A few limitations of the present study are noted. First, entropy was derived from rs-fMRI BOLD signals that are indirect, coarse-grained indicators of neuronal activity. Thus, interpretations of the results shall be in the context of imaging signal acquisition. Second, estimating entropy requires noise influence to be minimized. Our concern about the denoising issue, however, was mitigated because of the observation that the trend of reduction in information content scales with severity of DOC in MCS and UWS patients, which was unlikely led by noise. In addition, PCA performed in this study eliminated a portion of nuisance components, offering an additional procedure for signal denoising. Third, another possibility is that systematic changes in the physiological conditions (blood pressure, breathing and heart beat rates, etc.) across subjects in the three groups may produce artificial changes in BOLD fMRI signals (e.g., the amplitude and variance) that affect the analysis of entropy. Considering this possibility, we performed a voxelwise standardization of BOLD fMRI signals (normalizing to zero mean and unity standard deviation, i.e., z-score) before applying low-pass filtering. Therefore, the effects of alterations of physiological parameters on the obtained results should be minimal.

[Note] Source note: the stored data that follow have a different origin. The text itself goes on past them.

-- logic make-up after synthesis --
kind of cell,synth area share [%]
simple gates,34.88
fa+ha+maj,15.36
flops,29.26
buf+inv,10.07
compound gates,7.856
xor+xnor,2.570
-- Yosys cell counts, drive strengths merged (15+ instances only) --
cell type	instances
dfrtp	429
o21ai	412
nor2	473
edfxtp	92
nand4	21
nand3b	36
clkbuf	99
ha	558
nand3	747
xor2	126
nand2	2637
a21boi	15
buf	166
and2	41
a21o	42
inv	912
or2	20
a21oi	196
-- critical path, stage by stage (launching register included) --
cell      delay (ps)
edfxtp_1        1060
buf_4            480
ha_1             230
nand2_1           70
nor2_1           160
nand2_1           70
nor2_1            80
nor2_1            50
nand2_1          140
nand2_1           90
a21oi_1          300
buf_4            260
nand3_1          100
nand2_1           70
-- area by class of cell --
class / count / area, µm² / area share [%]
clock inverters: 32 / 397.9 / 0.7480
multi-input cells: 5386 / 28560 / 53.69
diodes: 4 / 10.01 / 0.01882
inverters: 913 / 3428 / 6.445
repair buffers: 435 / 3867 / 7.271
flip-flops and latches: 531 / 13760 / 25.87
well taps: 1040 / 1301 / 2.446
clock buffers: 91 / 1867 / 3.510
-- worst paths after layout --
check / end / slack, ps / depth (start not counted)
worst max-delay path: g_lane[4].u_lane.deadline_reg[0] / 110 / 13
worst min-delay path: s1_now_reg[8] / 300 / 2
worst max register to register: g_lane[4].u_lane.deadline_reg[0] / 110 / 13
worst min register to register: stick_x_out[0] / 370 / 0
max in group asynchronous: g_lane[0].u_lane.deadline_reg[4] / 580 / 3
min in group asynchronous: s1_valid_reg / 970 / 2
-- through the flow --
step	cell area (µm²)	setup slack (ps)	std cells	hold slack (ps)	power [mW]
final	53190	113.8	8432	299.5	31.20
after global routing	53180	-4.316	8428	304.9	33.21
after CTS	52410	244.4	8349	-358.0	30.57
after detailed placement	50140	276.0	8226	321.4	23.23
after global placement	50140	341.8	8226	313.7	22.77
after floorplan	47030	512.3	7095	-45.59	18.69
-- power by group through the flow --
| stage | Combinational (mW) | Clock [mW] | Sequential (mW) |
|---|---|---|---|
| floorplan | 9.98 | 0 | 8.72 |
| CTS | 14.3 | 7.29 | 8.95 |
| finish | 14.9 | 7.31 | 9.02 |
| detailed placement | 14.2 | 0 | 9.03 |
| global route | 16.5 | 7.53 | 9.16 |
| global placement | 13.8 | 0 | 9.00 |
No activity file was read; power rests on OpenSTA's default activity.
### src/rtl/core/flat_face_normal_engine_core_macros.svh
// Assertion macros for the flat face normal engine core.
`ifndef FLAT_FACE_NORMAL_ENGINE_CORE_MACROS_SVH
`define FLAT_FACE_NORMAL_ENGINE_CORE_MACROS_SVH

// Same-cycle implication, sampled on clk_i, off while rst_ni is low.
`define FFNE_ASSERT_IMPL(lbl, ante, cons, msg) \
  lbl: assert property (@(posedge clk_i) disable iff (!rst_ni) (ante) |-> (cons)) \
    else $error(msg);

// Next-cycle implication, sampled on clk_i, off while rst_ni is low.
`define FFNE_ASSERT_NEXT(lbl, ante, cons, msg) \
  lbl: assert property (@(posedge clk_i) disable iff (!rst_ni) (ante) |=> (cons)) \
    else $error(msg);

`endif

### src/rtl/core/ffne_pkg.sv
// Shared types and constants of the flat face normal engine.
`timescale 1ns / 1ps
package ffne_pkg;

  localparam int VertexDepthDef = 1024;
  localparam int IdxW           = 10;
  localparam int PosW           = 16;
  localparam int VtxW           = 3 * PosW;
  localparam int EdgeW          = PosW + 1;
  localparam int CrossW         = 35;
  localparam int MagW           = CrossW - 1;
  localparam int HalfW          = MagW / 2;
  localparam int SumW           = 2 * MagW;
  localparam int RootW          = MagW;
  localparam int RemW           = RootW + 4;
  localparam int MulW           = HalfW + 1;
  localparam int ProdW          = 2 * MulW;
  localparam int NormW          = 16;
  localparam int QuotW          = 15;
  localparam int UnitVal        = 16384;
  localparam int UnitShift      = 14;
  localparam int RootSteps      = SumW / 2;
  localparam int DivSteps       = QuotW;
  localparam int CntW           = 6;
  localparam int DataW          = 80;

  typedef enum logic {
    CMD_VERTEX   = 1'b0,
    CMD_TRIANGLE = 1'b1
  } ffne_cmd_e;

  typedef enum logic [3:0] {
    ST_IDLE,
    ST_RDA,
    ST_RDB,
    ST_RDC,
    ST_EDGE,
    ST_XMUL,
    ST_SQMUL,
    ST_ROOT,
    ST_LEN,
    ST_DIV,
    ST_DONE
  } ffne_state_e;

  typedef enum logic [1:0] {
    PART_HH,
    PART_HL,
    PART_LL
  } ffne_part_e;

  typedef enum logic {
    RD_SQRT,
    RD_DIV
  } ffne_rd_mode_e;

  typedef struct packed {
    logic          load;
    logic          step;
    ffne_rd_mode_e mode;
  } ffne_rd_ctl_t;

endpackage

### src/rtl/core/ffne_mul.sv
// Shared signed multiplier with registered product.
`timescale 1ns / 1ps
module ffne_mul (
  input  logic                              clk_i,
  input  logic signed [ffne_pkg::MulW-1:0]  a_i,
  input  logic signed [ffne_pkg::MulW-1:0]  b_i,
  output logic signed [ffne_pkg::ProdW-1:0] p_o
);
  import ffne_pkg::*;

  logic signed [ProdW-1:0] p_q;

  always_ff @(posedge clk_i) begin
    p_q <= a_i * b_i;
  end

  assign p_o = p_q;

endmodule

### config.mk
export PLATFORM = sky130hd
export DESIGN_NAME = ffne_mul
export DESIGN_NICKNAME = d
export VERILOG_FILES = /design/src/rtl/core/flat_face_normal_engine_core_macros.svh /design/src/rtl/core/ffne_pkg.sv /design/src/rtl/core/ffne_mul.sv
export SDC_FILE = /design/constraint.sdc
export NUM_CORES = 1
export LEC_CHECK = 0
export ABC_AREA = 1
export CAP_MARGIN = 0
export CORE_ASPECT_RATIO = 1.75
export CORE_MARGIN = 2
export CORE_UTILIZATION = 40
export DETAILED_ROUTE_END_ITERATION = 7
export DONT_BUFFER_PORTS = 1
export RECOVER_POWER = 100
export SETUP_SLACK_MARGIN = 0.3
export SLEW_MARGIN = 15
export SYNTH_ARGS = -nofsm -noshare
export SYNTH_HDL_FRONTEND = slang
export SYNTH_SLANG_ARGS = --single-unit
### constraint.sdc
create_clock -name clk_i -period 6.4 [get_ports clk_i]
set_clock_uncertainty 0.05 [all_clocks]
set_input_delay 1.28 -clock clk_i [delete_from_list [all_inputs] [get_ports clk_i]]
set_output_delay 1.28 -clock clk_i [all_outputs]
set_load 0.02 [all_outputs]
==> results.yml <==
worst_setup_path:
  required_ns: 6.50
  crit_fanout: 18
  arrival_ns: 6.13
  endpoint_kind: "flip-flop"
  startpoint_type: "primary input"
  setup.worst_path.class: "primary input to flip-flop"
finish:
  stdcell_area_sq_um: 14600
  largest_reg_flops: 36
  multi_input_area_sq_um: 10800
  area_growth_pct: 5.02
  diodes: 0
  nNetsFinal: 2228
  seq_area_sq_um: 721
  drive_gt1_share_pct: 3.73
  fill_cells: 3558
cts:
  htree_num_levels: 2
  cts_tree: "done"
  hold_buffers: 0
  clk_pin_slew_ns: 0.06
  clk_path_buf_depth: 2
  cts-root-buf: "clkbuf_16"
  cts.sinks: 36
  cts_buffers: 5
timing:
  slew_headroom_pct: 70.5
  slew_violations: 0
  fin_crit_sh_pct: 94.3
  worstMarginPinSlew_ns: 0.442
  finalSetupViolations: 0
  finalHoldViolCount: 0
  final.setup.tns_ns: 0
  fmax_mhz: 166
  whs_ns: 1.03
  finalCriticalPeriod_ns: 6.03
  rsz0062_at_grt: "true"
global_route:
  gr-total-overflow: 0
  grt_max_degree: 19
  antenna_found_initial: 0
  grt_usage_pct: 21.7
  grt_pass1_wl_um: 61200
  first_global_vias: 12275
placement:
  place_area_sq_um: 14300
  place_congestion: 0.942
  port_buffers: 0
  hpwl_um: 32400
min_path:
  hp-start: "a_i[0]"
  hold_depth: 2
  min_to: "p_o[0]"
  min_path_type: "primary input to flip-flop"
synth:
  synthAdderAreaFrac_pct: 55.8
  synth_top_family_by_area: "adder cells"
  syn-instance-count: 1826
  synthSimpleGateAreaFrac_pct: 18.1
  yosysWarnings: 0
  synth.area.mux_share_pct: 0
  seq_area_frac_synth_pct: 5.19
  synth_xor_area_share_pct: 1.07
  synth_compound_area_share_pct: 1.49
  synth_cell_type_count: 26
  syn_area_per_cell_sq_um: 7.61
  syn_nets: 2285
  ys_seq_elements: 36
  synth_area_sq_um: 13900
route:
  num_vias: 10568
  drc: 0
  viasPerCell: 4.74
  wl_per_cell_um: 16.6
  dr.pass1.iters: 7
  ant_nets: 0
  drt_iter0_markers: 373
  drt_wl_total_um: 37100
die:
  die_x_um: 145
  die_y_um: 251
  die_area_sq_um: 36300
  coreArea_sq_um: 34300
  rows: 90
  io_pins: 73
  start_util_pct: 40.5
outcome:
  status: "complete, no violations"
job:
  drv_cap: 0
cells in the final DEF (no fill, tap or decap), types with 4 or more instances in the layout:
cell type	synthesis	layout
ha_1	93	81
o21bai_1	6	6
ha_2	0	5
o21ai_0	5	5
nor2_1	59	55
inv_1	605	602
nand4_1	8	8
nor2_2	7	11
dfxtp_1	36	36
nand3_1	33	34
a21oi_1	26	21
xor2_1	14	13
and2_1	5	4
nand2_1	503	502
clkbuf_16	0	5
a21oi_2	0	5
nand2_2	6	7
fa_1	329	327
ha_4	0	7
buf_4	0	7
inv_2	3	4
worst max-delay path by stage:
stage          slack [ns]  endpoint     from
2_1_floorplan        0.30   p_o[35]  a_i[17]
3_3_place_gp      -0.0002   p_o[20]  b_i[17]
3_5_place_dp        -0.01   p_o[20]   b_i[3]
4_1_cts              0.35   p_o[32]   b_i[3]
5_1_grt              0.12   p_o[35]   b_i[0]
6_report             0.37   p_o[20]   a_i[7]
critical path, cell delays in order:
cell,delay (ns)
nand2_1,0.06
fa_1,0.54
inv_1,0.06
fa_1,0.49
inv_1,0.06
fa_1,0.53
inv_1,0.06
fa_1,0.48
fa_1,0.51
inv_1,0.05
fa_1,0.53
inv_1,0.06
ha_1,0.34
nand2_1,0.16
inv_1,0.08
nand2_2,0.13
inv_1,0.05
nand2_1,0.06
nand2_1,0.07
a21oi_1,0.37
xnor2_2,0.16
kinds of logic (layout without fill, tap and decap cells):
family | count (synthesis) | after routing
buf+inv | 679 | 623
simple gates | 634 | 634
fa+ha+maj | 422 | 422
compound gates | 38 | 38
flops | 36 | 36
xor+xnor | 17 | 17
layout make-up:
cell class / instances / area share [%]
Multi-Input combinational cell: 1111 / 73.9
Inverter: 608 / 15.7
Sequential cell: 36 / 4.94
Tap cell: 460 / 3.94
Clock buffer: 5 / 0.857
Timing Repair Buffer: 7 / 0.360
Clock inverter: 3 / 0.291
metal layers:
metal  wire (um)  part of all wire [%]  track usage [%]
met1       11300                    30             19.6
met5           0                     0                0
met2       21800                    59             45.4
met3        1280                   3.4             1.84
met4        2700                   7.3             12.6
metrics by stage:
stage | util [%] | setup slack (ns) | std cells
after floorplan | - | 0.301 | 1826
after detailed placement | 41.6 | -0.0103 | 2218
after global placement | 41.6 | -0.000170 | 2218
final | 42.5 | 0.366 | 2230
after global routing | 42.5 | 0.116 | 2230
after CTS | 42.1 | 0.351 | 2226
repair_timing:
action / 4_1_cts / 5_1_grt
setup endpoints to repair: 1 / 15
resized for setup: 1 / 35
buffers inserted: 0 / 4
pin swaps: 0 / 7
Yosys cell counts:
master | number | area (sq um)
a21o_1 | 1 | 7.51
a21oi_1 | 26 | 130
and2_1 | 5 | 31.3
and2_4 | 1 | 8.76
buf_1 | 3 | 11.3
clkbuf_1 | 68 | 255
dfxtp_1 | 36 | 721
fa_1 | 329 | 6590
ha_1 | 93 | 1160
inv_1 | 605 | 2270
inv_2 | 3 | 11.3
nand2_1 | 503 | 1890
nand2_2 | 6 | 37.5
nand3_1 | 33 | 165
nand3_2 | 1 | 10.0
nand3b_1 | 2 | 15.0
nand4_1 | 8 | 50.1
nor2_1 | 59 | 221
nor2_2 | 7 | 43.8
nor3_1 | 5 | 25.0
o21ai_0 | 5 | 25.0
o21bai_1 | 6 | 45.0
or2_1 | 1 | 6.26
or2_2 | 3 | 18.8
xnor2_1 | 3 | 26.3
xor2_1 | 14 | 123
Power is not shown: default switching activity piles up to over one toggle a cycle in this logic, so the estimate is an artifact.
==> src/rtl/core/flat_face_normal_engine_core_macros.svh <==
// Assertion macros for the flat face normal engine core.
`ifndef FLAT_FACE_NORMAL_ENGINE_CORE_MACROS_SVH
`define FLAT_FACE_NORMAL_ENGINE_CORE_MACROS_SVH

// Same-cycle implication, sampled on clk_i, off while rst_ni is low.
`define FFNE_ASSERT_IMPL(lbl, ante, cons, msg) \
  lbl: assert property (@(posedge clk_i) disable iff (!rst_ni) (ante) |-> (cons)) \
    else $error(msg);

// Next-cycle implication, sampled on clk_i, off while rst_ni is low.
`define FFNE_ASSERT_NEXT(lbl, ante, cons, msg) \
  lbl: assert property (@(posedge clk_i) disable iff (!rst_ni) (ante) |=> (cons)) \
    else $error(msg);

`endif

==> src/rtl/core/ffne_pkg.sv <==
// Shared types and constants of the flat face normal engine.
`timescale 1ns / 1ps
package ffne_pkg;

  localparam int VertexDepthDef = 1024;
  localparam int IdxW           = 10;
  localparam int PosW           = 16;
  localparam int VtxW           = 3 * PosW;
  localparam int EdgeW          = PosW + 1;
  localparam int CrossW         = 35;
  localparam int MagW           = CrossW - 1;
  localparam int HalfW          = MagW / 2;
  localparam int SumW           = 2 * MagW;
  localparam int RootW          = MagW;
  localparam int RemW           = RootW + 4;
  localparam int MulW           = HalfW + 1;
  localparam int ProdW          = 2 * MulW;
  localparam int NormW          = 16;
  localparam int QuotW          = 15;
  localparam int UnitVal        = 16384;
  localparam int UnitShift      = 14;
  localparam int RootSteps      = SumW / 2;
  localparam int DivSteps       = QuotW;
  localparam int CntW           = 6;
  localparam int DataW          = 80;

  typedef enum logic {
    CMD_VERTEX   = 1'b0,
    CMD_TRIANGLE = 1'b1
  } ffne_cmd_e;

  typedef enum logic [3:0] {
    ST_IDLE,
    ST_RDA,
    ST_RDB,
    ST_RDC,
    ST_EDGE,
    ST_XMUL,
    ST_SQMUL,
    ST_ROOT,
    ST_LEN,
    ST_DIV,
    ST_DONE
  } ffne_state_e;

  typedef enum logic [1:0] {
    PART_HH,
    PART_HL,
    PART_LL
  } ffne_part_e;

  typedef enum logic {
    RD_SQRT,
    RD_DIV
  } ffne_rd_mode_e;

  typedef struct packed {
    logic          load;
    logic          step;
    ffne_rd_mode_e mode;
  } ffne_rd_ctl_t;

endpackage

In summary, using a novel PCA-based approach to quantitatively assess the entropy carried by rs-fMRI signals across individual neuroanatomically defined brain regions, we show in the theoretical context that the diminished state of consciousness in MCS and UWS patients is associated with a reduction in information content in the brain compared with healthy individuals. Importantly, our findings reveal differential patterns of reduction in information content in the sensory and memory compared with cognitive systems in MCS and UWS patients, which are consistent with their respective clinical symptoms. Together, the findings suggest a systems-level mechanism in terms of the alteration of regional information content in the brain that may underlie consciousness disorders in MCS and UWS patients.